--- config.mk ---
export PLATFORM = sky130hd
export DESIGN_NAME = adc_readout_ctrl
export DESIGN_NICKNAME = d
export VERILOG_FILES = /design/src/rtl/adc_rd_pkg.sv /design/src/rtl/adc_sclk_gen.sv /design/src/rtl/adc_frame_rx.sv /design/src/rtl/adc_wait_timer.sv /design/src/rtl/adc_readout_ctrl.sv
export SDC_FILE = /design/constraint.sdc
export NUM_CORES = 1
export LEC_CHECK = 0
export BUFFER_PORTS_ARGS = -buffer_cell sky130_fd_sc_hd__buf_2
export CAP_MARGIN = 20
export CORE_ASPECT_RATIO = 0.7
export CORE_MARGIN = 3
export CORE_UTILIZATION = 45
export CTS_BUF_LIST = sky130_fd_sc_hd__clkbuf_16
export CTS_CLUSTER_DIAMETER = 40
export DETAILED_ROUTE_END_ITERATION = 6
export PLACE_DENSITY = 0.66
export SETUP_SLACK_MARGIN = 0.4
export SYNTH_ARGS = -nofsm -noshare
export SYNTH_HDL_FRONTEND = slang
export SYNTH_SLANG_ARGS = --single-unit
export TNS_END_PERCENT = 100
--- constraint.sdc ---
create_clock -name clk -period 1.74 [get_ports clk]
set_input_delay 0.087 -clock clk [delete_from_list [all_inputs] [get_ports clk]]
set_output_delay 0.087 -clock clk [all_outputs]
set_load 0.03 [all_outputs]
--- src/rtl/adc_rd_pkg.sv ---
package adc_rd_pkg;

  typedef enum logic [1:0] {
    ST_IDLE  = 2'd0,
    ST_CONV  = 2'd1,
    ST_READ  = 2'd2,
    ST_QUIET = 2'd3
  } rd_state_t;

endpackage

--- src/rtl/adc_sclk_gen.sv ---
module adc_sclk_gen #(
  parameter int DIV_W = 8
) (
  input  logic             clk,
  input  logic             rst_n,
  input  logic             run,
  input  logic [DIV_W-1:0] half,
  output logic             sclk,
  output logic             rise_evt
);

  logic [DIV_W-1:0] cnt_q, cnt_d;
  logic [DIV_W-1:0] half_m1;
  logic             sclk_q, sclk_d;
  logic             wrap;

  always_comb begin
    half_m1 = (half == '0) ? '0 : half - 1'b1;
    wrap    = run && (cnt_q >= half_m1);
    if (!run) begin
      cnt_d  = '0;
      sclk_d = 1'b1;
    end else if (wrap) begin
      cnt_d  = '0;
      sclk_d = ~sclk_q;
    end else begin
      cnt_d  = cnt_q + 1'b1;
      sclk_d = sclk_q;
    end
  end

  always_ff @(posedge clk or negedge rst_n) begin
    if (!rst_n) begin
      cnt_q  <= '0;
      sclk_q <= 1'b1;
    end else begin
      cnt_q  <= cnt_d;
      sclk_q <= sclk_d;
    end
  end

  assign sclk     = sclk_q;
  assign rise_evt = wrap && !sclk_q;

  // The clock must rest high whenever the frame is not running
  assert_sclk_idle_high_R2: assert property (@(posedge clk) disable iff (!rst_n)
    !run |-> sclk_q);

endmodule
* * * * * * * * *
BRIEF →
An unaltered copy of the listing above must form the answer.

ANSWER SPACE →
--- config.mk ---
export PLATFORM = sky130hd
export DESIGN_NAME = adc_readout_ctrl
export DESIGN_NICKNAME = d
export VERILOG_FILES = /design/src/rtl/adc_rd_pkg.sv /design/src/rtl/adc_sclk_gen.sv /design/src/rtl/adc_frame_rx.sv /design/src/rtl/adc_wait_timer.sv /design/src/rtl/adc_readout_ctrl.sv
export SDC_FILE = /design/constraint.sdc
export NUM_CORES = 1
export LEC_CHECK = 0
export BUFFER_PORTS_ARGS = -buffer_cell sky130_fd_sc_hd__buf_2
export CAP_MARGIN = 20
export CORE_ASPECT_RATIO = 0.7
export CORE_MARGIN = 3
export CORE_UTILIZATION = 45
export CTS_BUF_LIST = sky130_fd_sc_hd__clkbuf_16
export CTS_CLUSTER_DIAMETER = 40
export DETAILED_ROUTE_END_ITERATION = 6
export PLACE_DENSITY = 0.66
export SETUP_SLACK_MARGIN = 0.4
export SYNTH_ARGS = -nofsm -noshare
export SYNTH_HDL_FRONTEND = slang
export SYNTH_SLANG_ARGS = --single-unit
export TNS_END_PERCENT = 100
--- constraint.sdc ---
create_clock -name clk -period 1.74 [get_ports clk]
set_input_delay 0.087 -clock clk [delete_from_list [all_inputs] [get_ports clk]]
set_output_delay 0.087 -clock clk [all_outputs]
set_load 0.03 [all_outputs]
--- src/rtl/adc_rd_pkg.sv ---
package adc_rd_pkg;

  typedef enum logic [1:0] {
    ST_IDLE  = 2'd0,
    ST_CONV  = 2'd1,
    ST_READ  = 2'd2,
    ST_QUIET = 2'd3
  } rd_state_t;

endpackage

--- src/rtl/adc_sclk_gen.sv ---
module adc_sclk_gen #(
  parameter int DIV_W = 8
) (
  input  logic             clk,
  input  logic             rst_n,
  input  logic             run,
  input  logic [DIV_W-1:0] half,
  output logic             sclk,
  output logic             rise_evt
);

  logic [DIV_W-1:0] cnt_q, cnt_d;
  logic [DIV_W-1:0] half_m1;
  logic             sclk_q, sclk_d;
  logic             wrap;

  always_comb begin
    half_m1 = (half == '0) ? '0 : half - 1'b1;
    wrap    = run && (cnt_q >= half_m1);
    if (!run) begin
      cnt_d  = '0;
      sclk_d = 1'b1;
    end else if (wrap) begin
      cnt_d  = '0;
      sclk_d = ~sclk_q;
    end else begin
      cnt_d  = cnt_q + 1'b1;
      sclk_d = sclk_q;
    end
  end

  always_ff @(posedge clk or negedge rst_n) begin
    if (!rst_n) begin
      cnt_q  <= '0;
      sclk_q <= 1'b1;
    end else begin
      cnt_q  <= cnt_d;
      sclk_q <= sclk_d;
    end
  end

  assign sclk     = sclk_q;
  assign rise_evt = wrap && !sclk_q;

  // The clock must rest high whenever the frame is not running
  assert_sclk_idle_high_R2: assert property (@(posedge clk) disable iff (!rst_n)
    !run |-> sclk_q);

endmodule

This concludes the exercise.